Every line with the string "netlist" in it belongs in your answer, so copy them all from the data.

Stored items
======
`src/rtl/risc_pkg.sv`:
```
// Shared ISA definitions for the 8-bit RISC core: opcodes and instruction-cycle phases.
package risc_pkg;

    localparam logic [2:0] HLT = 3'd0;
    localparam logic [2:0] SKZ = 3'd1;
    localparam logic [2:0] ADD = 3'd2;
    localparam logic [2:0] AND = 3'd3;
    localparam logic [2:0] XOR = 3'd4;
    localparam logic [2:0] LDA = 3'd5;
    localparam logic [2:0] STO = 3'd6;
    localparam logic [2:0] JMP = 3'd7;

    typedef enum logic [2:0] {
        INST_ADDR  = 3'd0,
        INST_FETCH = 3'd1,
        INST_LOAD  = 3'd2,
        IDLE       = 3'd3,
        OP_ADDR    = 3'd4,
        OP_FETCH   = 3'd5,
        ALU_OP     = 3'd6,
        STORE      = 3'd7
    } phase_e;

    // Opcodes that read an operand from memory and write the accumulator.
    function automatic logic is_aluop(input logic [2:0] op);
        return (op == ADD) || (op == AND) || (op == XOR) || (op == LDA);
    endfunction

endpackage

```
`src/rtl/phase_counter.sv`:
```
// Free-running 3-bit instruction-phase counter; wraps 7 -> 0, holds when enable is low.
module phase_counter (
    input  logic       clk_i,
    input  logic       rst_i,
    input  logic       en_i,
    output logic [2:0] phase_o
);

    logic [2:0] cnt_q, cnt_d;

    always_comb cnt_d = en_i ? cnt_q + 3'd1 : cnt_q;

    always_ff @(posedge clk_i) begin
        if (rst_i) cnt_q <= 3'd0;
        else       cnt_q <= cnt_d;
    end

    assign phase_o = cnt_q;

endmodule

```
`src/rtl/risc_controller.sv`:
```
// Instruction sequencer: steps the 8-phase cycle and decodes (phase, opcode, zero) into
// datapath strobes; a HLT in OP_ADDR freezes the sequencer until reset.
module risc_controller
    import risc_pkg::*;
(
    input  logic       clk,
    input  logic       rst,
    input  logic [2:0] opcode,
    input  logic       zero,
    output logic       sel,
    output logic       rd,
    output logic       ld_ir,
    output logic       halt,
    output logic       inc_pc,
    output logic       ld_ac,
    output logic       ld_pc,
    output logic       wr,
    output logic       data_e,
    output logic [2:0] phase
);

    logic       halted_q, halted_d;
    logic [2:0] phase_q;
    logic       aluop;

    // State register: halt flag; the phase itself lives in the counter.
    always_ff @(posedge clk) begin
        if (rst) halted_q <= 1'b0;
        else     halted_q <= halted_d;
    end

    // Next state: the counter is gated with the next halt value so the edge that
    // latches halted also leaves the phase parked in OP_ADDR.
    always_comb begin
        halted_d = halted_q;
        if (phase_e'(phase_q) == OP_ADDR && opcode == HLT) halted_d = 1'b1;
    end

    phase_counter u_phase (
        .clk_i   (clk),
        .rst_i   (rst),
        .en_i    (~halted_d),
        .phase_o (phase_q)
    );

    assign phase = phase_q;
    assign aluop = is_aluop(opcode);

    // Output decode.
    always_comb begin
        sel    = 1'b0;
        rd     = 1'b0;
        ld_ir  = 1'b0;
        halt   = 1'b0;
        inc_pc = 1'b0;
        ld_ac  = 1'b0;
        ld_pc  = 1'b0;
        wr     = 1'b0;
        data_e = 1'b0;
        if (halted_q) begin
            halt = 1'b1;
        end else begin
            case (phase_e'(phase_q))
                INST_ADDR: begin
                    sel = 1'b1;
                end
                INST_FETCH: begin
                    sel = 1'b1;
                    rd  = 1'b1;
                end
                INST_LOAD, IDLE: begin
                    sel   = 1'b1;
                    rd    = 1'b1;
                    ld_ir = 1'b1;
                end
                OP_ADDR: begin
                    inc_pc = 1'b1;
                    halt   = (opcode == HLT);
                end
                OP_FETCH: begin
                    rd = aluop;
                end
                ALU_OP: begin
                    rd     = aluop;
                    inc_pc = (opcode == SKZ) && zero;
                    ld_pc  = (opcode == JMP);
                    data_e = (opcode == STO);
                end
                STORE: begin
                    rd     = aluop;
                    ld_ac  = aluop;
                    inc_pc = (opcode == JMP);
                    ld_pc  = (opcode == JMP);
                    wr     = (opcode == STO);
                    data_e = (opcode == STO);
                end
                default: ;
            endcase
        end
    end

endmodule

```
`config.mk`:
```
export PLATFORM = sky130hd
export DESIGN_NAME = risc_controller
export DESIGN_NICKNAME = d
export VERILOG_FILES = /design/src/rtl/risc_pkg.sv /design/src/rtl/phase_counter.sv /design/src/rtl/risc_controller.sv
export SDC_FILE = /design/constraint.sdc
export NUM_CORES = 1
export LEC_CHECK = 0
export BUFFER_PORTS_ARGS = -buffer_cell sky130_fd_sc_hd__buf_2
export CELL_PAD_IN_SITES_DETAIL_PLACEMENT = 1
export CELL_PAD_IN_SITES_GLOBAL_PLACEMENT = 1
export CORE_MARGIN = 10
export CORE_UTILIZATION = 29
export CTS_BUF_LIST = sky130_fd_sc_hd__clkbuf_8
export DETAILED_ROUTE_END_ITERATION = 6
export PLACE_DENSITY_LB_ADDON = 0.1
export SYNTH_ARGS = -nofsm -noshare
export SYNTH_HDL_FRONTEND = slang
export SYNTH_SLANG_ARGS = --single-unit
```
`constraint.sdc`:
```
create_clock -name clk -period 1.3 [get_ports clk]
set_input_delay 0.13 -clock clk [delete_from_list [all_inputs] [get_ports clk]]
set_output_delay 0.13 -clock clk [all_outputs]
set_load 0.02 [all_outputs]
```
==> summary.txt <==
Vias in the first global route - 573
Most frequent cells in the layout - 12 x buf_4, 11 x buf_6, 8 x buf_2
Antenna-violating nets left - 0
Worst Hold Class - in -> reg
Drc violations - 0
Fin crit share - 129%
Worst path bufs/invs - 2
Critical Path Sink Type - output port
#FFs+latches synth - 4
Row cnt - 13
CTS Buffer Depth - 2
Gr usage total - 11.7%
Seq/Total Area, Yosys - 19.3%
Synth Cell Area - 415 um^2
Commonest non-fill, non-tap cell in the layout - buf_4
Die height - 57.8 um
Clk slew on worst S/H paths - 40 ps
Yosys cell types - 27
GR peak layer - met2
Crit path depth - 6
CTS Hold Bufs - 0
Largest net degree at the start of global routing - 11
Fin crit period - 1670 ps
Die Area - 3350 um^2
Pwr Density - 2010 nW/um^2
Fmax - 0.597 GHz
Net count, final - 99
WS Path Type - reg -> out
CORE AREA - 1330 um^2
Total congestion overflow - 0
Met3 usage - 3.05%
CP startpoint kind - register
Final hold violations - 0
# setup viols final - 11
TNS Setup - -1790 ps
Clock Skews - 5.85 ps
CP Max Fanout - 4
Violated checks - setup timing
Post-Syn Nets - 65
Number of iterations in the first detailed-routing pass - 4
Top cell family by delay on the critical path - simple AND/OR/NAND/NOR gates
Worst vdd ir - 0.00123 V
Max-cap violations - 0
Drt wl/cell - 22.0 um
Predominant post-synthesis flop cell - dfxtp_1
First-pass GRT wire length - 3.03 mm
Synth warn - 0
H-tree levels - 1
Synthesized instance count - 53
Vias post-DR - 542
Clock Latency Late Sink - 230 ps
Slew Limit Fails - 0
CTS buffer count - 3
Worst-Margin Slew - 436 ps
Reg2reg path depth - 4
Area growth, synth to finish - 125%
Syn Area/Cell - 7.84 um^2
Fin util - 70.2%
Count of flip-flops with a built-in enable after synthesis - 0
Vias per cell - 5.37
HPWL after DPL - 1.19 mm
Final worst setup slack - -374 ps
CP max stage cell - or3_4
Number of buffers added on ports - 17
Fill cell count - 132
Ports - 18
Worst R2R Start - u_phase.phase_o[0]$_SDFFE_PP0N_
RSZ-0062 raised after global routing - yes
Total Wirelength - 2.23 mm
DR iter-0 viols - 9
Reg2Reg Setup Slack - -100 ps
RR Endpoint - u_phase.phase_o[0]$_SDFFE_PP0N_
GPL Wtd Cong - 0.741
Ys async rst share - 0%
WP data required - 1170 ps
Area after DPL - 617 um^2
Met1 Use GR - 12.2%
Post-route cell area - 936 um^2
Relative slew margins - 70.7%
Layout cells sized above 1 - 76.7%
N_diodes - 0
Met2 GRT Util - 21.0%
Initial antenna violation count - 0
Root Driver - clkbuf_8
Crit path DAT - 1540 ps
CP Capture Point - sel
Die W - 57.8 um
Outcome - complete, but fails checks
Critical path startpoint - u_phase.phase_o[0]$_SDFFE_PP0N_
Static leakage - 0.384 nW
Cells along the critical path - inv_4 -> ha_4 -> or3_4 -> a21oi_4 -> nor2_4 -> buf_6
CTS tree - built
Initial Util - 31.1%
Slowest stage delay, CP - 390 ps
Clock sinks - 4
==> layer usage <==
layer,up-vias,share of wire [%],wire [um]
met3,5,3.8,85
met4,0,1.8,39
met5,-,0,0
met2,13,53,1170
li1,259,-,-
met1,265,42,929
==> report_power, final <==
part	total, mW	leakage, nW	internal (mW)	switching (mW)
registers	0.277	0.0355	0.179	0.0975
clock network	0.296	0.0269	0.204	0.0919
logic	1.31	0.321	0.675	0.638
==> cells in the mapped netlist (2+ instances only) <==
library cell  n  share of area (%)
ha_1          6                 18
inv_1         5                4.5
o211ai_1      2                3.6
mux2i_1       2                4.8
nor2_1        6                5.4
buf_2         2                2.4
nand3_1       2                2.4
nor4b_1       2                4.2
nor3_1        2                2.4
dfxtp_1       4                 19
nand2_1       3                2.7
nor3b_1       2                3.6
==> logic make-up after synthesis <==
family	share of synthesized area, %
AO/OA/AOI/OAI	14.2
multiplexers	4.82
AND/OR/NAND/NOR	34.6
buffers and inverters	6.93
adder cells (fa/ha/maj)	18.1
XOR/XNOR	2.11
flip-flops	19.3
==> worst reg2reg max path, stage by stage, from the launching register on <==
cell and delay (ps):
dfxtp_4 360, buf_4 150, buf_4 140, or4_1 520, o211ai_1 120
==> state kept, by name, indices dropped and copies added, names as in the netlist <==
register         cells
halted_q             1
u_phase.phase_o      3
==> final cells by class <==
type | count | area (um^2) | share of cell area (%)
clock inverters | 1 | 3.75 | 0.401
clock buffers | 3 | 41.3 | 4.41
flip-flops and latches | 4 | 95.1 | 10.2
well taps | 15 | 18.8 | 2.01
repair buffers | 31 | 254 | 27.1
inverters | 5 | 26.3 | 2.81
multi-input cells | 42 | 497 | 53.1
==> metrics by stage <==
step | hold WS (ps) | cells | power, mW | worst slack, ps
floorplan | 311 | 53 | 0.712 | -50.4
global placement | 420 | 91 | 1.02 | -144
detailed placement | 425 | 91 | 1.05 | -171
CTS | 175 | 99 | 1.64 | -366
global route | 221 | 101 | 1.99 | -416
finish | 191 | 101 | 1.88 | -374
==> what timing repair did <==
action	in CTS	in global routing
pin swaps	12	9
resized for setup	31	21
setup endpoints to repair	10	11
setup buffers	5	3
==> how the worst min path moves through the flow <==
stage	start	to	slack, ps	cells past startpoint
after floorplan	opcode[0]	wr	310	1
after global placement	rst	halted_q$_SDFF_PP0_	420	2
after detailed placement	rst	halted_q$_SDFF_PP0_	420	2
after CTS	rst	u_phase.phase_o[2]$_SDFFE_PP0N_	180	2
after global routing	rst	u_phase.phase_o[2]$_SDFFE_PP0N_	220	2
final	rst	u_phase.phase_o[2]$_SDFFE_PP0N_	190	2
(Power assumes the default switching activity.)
======
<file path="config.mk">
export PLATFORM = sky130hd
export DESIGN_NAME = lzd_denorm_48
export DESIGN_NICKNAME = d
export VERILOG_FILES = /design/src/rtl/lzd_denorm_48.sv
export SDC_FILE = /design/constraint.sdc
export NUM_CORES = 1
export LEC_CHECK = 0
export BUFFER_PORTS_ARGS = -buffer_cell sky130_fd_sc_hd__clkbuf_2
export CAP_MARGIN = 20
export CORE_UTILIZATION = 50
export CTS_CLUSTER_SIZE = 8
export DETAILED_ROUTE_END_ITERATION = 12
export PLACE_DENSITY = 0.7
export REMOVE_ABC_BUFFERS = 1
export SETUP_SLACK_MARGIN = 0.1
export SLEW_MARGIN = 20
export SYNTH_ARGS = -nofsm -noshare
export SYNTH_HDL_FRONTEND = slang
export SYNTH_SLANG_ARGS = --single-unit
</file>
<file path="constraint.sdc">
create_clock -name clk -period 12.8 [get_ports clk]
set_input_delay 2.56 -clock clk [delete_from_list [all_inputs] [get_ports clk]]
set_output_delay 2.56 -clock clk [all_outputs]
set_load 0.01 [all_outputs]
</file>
======
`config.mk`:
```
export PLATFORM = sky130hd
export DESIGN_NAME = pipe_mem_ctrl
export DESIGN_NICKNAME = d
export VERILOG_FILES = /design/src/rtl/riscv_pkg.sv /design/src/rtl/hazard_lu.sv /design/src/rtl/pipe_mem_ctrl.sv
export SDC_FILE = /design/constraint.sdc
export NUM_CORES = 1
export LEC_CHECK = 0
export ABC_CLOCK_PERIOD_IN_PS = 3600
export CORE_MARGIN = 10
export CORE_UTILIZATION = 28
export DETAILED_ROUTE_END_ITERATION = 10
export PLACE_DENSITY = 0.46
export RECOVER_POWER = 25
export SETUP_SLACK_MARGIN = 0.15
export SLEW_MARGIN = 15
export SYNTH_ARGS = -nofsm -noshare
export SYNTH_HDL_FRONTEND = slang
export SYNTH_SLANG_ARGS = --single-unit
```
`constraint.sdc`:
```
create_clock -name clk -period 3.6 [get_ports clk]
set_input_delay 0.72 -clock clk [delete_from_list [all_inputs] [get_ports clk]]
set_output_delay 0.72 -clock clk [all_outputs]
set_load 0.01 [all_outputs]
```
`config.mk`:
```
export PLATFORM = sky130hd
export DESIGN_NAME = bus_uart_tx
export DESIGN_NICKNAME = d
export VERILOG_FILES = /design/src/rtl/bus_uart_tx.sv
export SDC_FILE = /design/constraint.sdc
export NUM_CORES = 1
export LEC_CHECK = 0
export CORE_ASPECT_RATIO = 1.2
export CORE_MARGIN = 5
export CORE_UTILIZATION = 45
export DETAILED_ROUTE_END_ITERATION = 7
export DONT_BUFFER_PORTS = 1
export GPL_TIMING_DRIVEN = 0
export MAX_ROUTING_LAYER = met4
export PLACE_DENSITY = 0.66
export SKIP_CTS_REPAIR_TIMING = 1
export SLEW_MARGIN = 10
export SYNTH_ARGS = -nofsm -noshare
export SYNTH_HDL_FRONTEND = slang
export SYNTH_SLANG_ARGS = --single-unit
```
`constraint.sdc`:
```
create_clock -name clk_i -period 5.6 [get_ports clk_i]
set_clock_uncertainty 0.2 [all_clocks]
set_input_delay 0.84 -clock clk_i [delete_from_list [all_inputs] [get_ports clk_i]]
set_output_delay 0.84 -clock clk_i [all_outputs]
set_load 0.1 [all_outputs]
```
======
- [RESPONSE FOR THIS EXERCISE]:
==> cells in the mapped netlist (2+ instances only) <==
==> state kept, by name, indices dropped and copies added, names as in the netlist <==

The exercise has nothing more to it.